I read through this book in just two days. It was difficult reading at first, because of its harrowing premise (which I will try not to detail, because it's supposed to be a surprise, even though it seemed to me to be stated on the first page); and because its narrator, Kathy, starts out by expressing her support for the system she lives in in an off-putting manner that made it hard to listen to her at first. But Kathy grew on me somewhat, and certainly the storytelling is compelling.

This is an alternate-history version of the 1990s where the development of medical ethics was the opposite of that in the real world. In truth, there has been a steady expansion of care taken toward informed consent by patients, less paternalistic decision making by doctors, inclusion of disabled people in decisions about their lives, recognition that people with conditions like autism should be speaking on their own behalf, and so on and so on. In the world of Never Let Me Go, the donor system is stated to have started in the 1950s -- which was the era of the Tuskeegee experiment and Willowbrook School, so I suppose that if that sort of thing had become more widespread instead of less, we might have ended up in the ethical situation of Ishiguro's society; but he never gives any sense of the wider social context in which such an alternate cultural development could have occurred, so that weakens the story as science fiction somewhat. Madame says, about a pivotal moment, "I saw a new world coming rapidly. More scientific, efficient, yes. More cures for the old sicknesses. Very good. But a harsh, cruel world.
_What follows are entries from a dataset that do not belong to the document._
**config.mk**
```make
export PLATFORM = sky130hd
export DESIGN_NAME = updown_count_sequencer
export DESIGN_NICKNAME = d
export VERILOG_FILES = /design/src/rtl/updown_seq_pkg.sv /design/src/rtl/updown_step_unit.sv /design/src/rtl/updown_count_sequencer.sv
export SDC_FILE = /design/constraint.sdc
export NUM_CORES = 1
export LEC_CHECK = 0
export CORE_MARGIN = 3
export CORE_UTILIZATION = 30
export DETAILED_ROUTE_END_ITERATION = 12
export GPL_TIMING_DRIVEN = 0
export SETUP_SLACK_MARGIN = 0.02
export SLEW_MARGIN = 15
export SYNTH_ARGS = -nofsm -noshare
export SYNTH_HDL_FRONTEND = slang
export SYNTH_SLANG_ARGS = --single-unit
```
**constraint.sdc**
```tcl
create_clock -name clk -period 3.6 [get_ports clk]
set_clock_uncertainty 0.1 [all_clocks]
set_input_delay 0.72 -clock clk [delete_from_list [all_inputs] [get_ports clk]]
set_output_delay 0.72 -clock clk [all_outputs]
set_load 0.01 [all_outputs]
```
--- src/rtl/instr_fetch_ctrl.sv ---
// Instruction fetch controller: qualifies each fetched word, detects program
// end (halt word or PC self-loop) and PC faults, and counts retired instructions.
module instr_fetch_ctrl #(
  parameter int          IMEM_WORDS = 256,
  parameter logic [31:0] HALT_INSTR = 32'h0000_0073,
  parameter int          LOOP_LIMIT = 4
) (
  input  logic              clk,
  input  logic              reset,
  instr_fetch_ctrl_if.slave bus
);
  localparam int          AW        = $clog2(IMEM_WORDS);
  localparam logic [31:0] NOP       = 32'h0000_0013;
  localparam logic [31:0] PC_LIMIT  = 32'(4 * IMEM_WORDS);
  localparam logic [7:0]  SAME_HALT = 8'(LOOP_LIMIT - 2);

  typedef enum logic [1:0] {IDLE, RUN, HALTED, FAULT} state_e;

  state_e      state_q;
  logic        finish_q;
  logic        fault_q;
  logic [1:0]  cause_q;
  logic [31:0] count_q;
  logic [31:0] prev_pc_q;
  logic        prev_vld_q;
  logic [7:0]  same_cnt_q;

  logic misaligned;
  logic out_of_range;
  logic halt_hit;
  logic same_pc;
  logic loop_hit;
  logic fetch_ok;

  function automatic logic [31:0] sat_inc(input logic [31:0] v);
    return (v == 32'hFFFF_FFFF) ? v : v + 32'd1;
  endfunction

  always_comb begin
    misaligned   = (bus.pc_reg[1:0] != 2'b00);
    out_of_range = (bus.pc_reg >= PC_LIMIT);
    halt_hit     = (bus.imem_rdata == HALT_INSTR);
    // No valid previous PC exists in the first RUN cycle after IDLE.
    same_pc      = prev_vld_q && (bus.pc_reg == prev_pc_q);
    loop_hit     = same_pc && (same_cnt_q == SAME_HALT);
    fetch_ok     = (state_q == RUN) && !misaligned && !out_of_range && !halt_hit;

    bus.imem_addr   = bus.pc_reg[AW+1:2];
    bus.instr_valid = fetch_ok;
    bus.instr       = fetch_ok ? bus.imem_rdata : NOP;
  end

  assign bus.finish_flag = finish_q;
  assign bus.fault       = fault_q;
  assign bus.fault_cause = cause_q;
  assign bus.instr_count = count_q;

  always_ff @(posedge clk or posedge reset) begin
    if (reset) begin
      state_q    <= IDLE;
      finish_q   <= 1'b0;
      fault_q    <= 1'b0;
      cause_q    <= 2'b00;
      count_q    <= 32'd0;
      prev_pc_q  <= 32'd0;
      prev_vld_q <= 1'b0;
      same_cnt_q <= 8'd0;
    end else begin
      case (state_q)
        IDLE: begin
          state_q    <= RUN;
          prev_vld_q <= 1'b0;
        end
        RUN: begin
          prev_pc_q  <= bus.pc_reg;
          prev_vld_q <= 1'b1;
          same_cnt_q <= same_pc ? same_cnt_q + 8'd1 : 8'd0;
          if (misaligned) begin
            state_q  <= FAULT;
            finish_q <= 1'b1;
            fault_q  <= 1'b1;
            cause_q  <= 2'b01;
          end else if (out_of_range) begin
            state_q  <= FAULT;
            finish_q <= 1'b1;
            fault_q  <= 1'b1;
            cause_q  <= 2'b10;
          end else if (halt_hit) begin
            state_q  <= HALTED;
            finish_q <= 1'b1;
          end else begin
            // The loop instruction itself still retires before halting.
            count_q <= sat_inc(count_q);
            if (loop_hit) begin
              state_q  <= HALTED;
              finish_q <= 1'b1;
            end
          end
        end
        default: begin
          state_q <= state_q;
        end
      endcase
    end
  end
endmodule

--- src/flat_wrapper.sv ---
// flat-port wrapper written by rule: the top's interface ports become plain ports
module instr_fetch_ctrl_flat 
#(
  parameter int          IMEM_WORDS = 256,
  parameter logic [31:0] HALT_INSTR = 32'h0000_0073,
  parameter int          LOOP_LIMIT = 4
)
  (clk, reset, bus_pc_reg, bus_imem_rdata, bus_imem_addr, bus_instr, bus_instr_valid, bus_finish_flag, bus_fault, bus_fault_cause, bus_instr_count);
  instr_fetch_ctrl_if #(.IMEM_WORDS(IMEM_WORDS)) bus_i ();
  input  logic clk;
  input  logic reset;
  input wire logic [$bits(bus_i.pc_reg)-1:0] bus_pc_reg;
  input wire logic [$bits(bus_i.imem_rdata)-1:0] bus_imem_rdata;
  output wire logic [$bits(bus_i.imem_addr)-1:0] bus_imem_addr;
  output wire logic [$bits(bus_i.instr)-1:0] bus_instr;
  output wire logic [$bits(bus_i.instr_valid)-1:0] bus_instr_valid;
  output wire logic [$bits(bus_i.finish_flag)-1:0] bus_finish_flag;
  output wire logic [$bits(bus_i.fault)-1:0] bus_fault;
  output wire logic [$bits(bus_i.fault_cause)-1:0] bus_fault_cause;
  output wire logic [$bits(bus_i.instr_count)-1:0] bus_instr_count;
  assign bus_i.pc_reg = bus_pc_reg;
  assign bus_i.imem_rdata = bus_imem_rdata;
  assign bus_imem_addr = bus_i.imem_addr;
  assign bus_instr = bus_i.instr;
  assign bus_instr_valid = bus_i.instr_valid;
  assign bus_finish_flag = bus_i.finish_flag;
  assign bus_fault = bus_i.fault;
  assign bus_fault_cause = bus_i.fault_cause;
  assign bus_instr_count = bus_i.instr_count;
  instr_fetch_ctrl #(.IMEM_WORDS(IMEM_WORDS), .HALT_INSTR(HALT_INSTR), .LOOP_LIMIT(LOOP_LIMIT)) u_core (.clk(clk), .reset(reset), .bus(bus_i));
endmodule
And I saw a little girl, her eyes tightly closed, holding to her breast the old kind world..." The old world was not kind: read about the treatment of women and minorities in early 20th century medicine, never mind disabled people, in a manner unthinkable in the 21st century. I can't decide if Madame's society is so awful that this all actually looks good to her by comparison, or if Ishiguro is actually unaware of history and falling prey to good-ol'-days thinking, which would completely negate the science-fictional value of the book, since you can't say anything valuable about a subject you don't understand to begin with.

No matter, though: the depiction of how people actually live in the closed world of Hailsham House, and the moral failures of the people who run it, are as finely drawn as you'd expect from Ishiguro. This is not, primarily, a social novel, far less a revolutionary manifesto, which may account for the author's choice to not depict any donors who seriously struggle against their fate. But really, what he's interested in is exploring everything on a deeply personal level. The personalities of the "guardians" at Hailsham house are sketched; but the three main characters are shown in great detail. Perhaps their acceptance is understandable because of their utter isolation: physically, never been outside Hailsham; psychologically, unable to think outside the course of life plotted out for them. I haven't decided whether I find this plausible.

The core of the novel is the nuances of what unites the donors with one another, and particularly the strained but ultimately firm bond between Kathy, Ruth, and Tommy. Kathy's strength (as well as vulnerability) is her refusal to let go of these companions of her childhood; and in an incomprehensibly hostile world, Ishiguro is saying, such bonds may be the greatest blessing possible.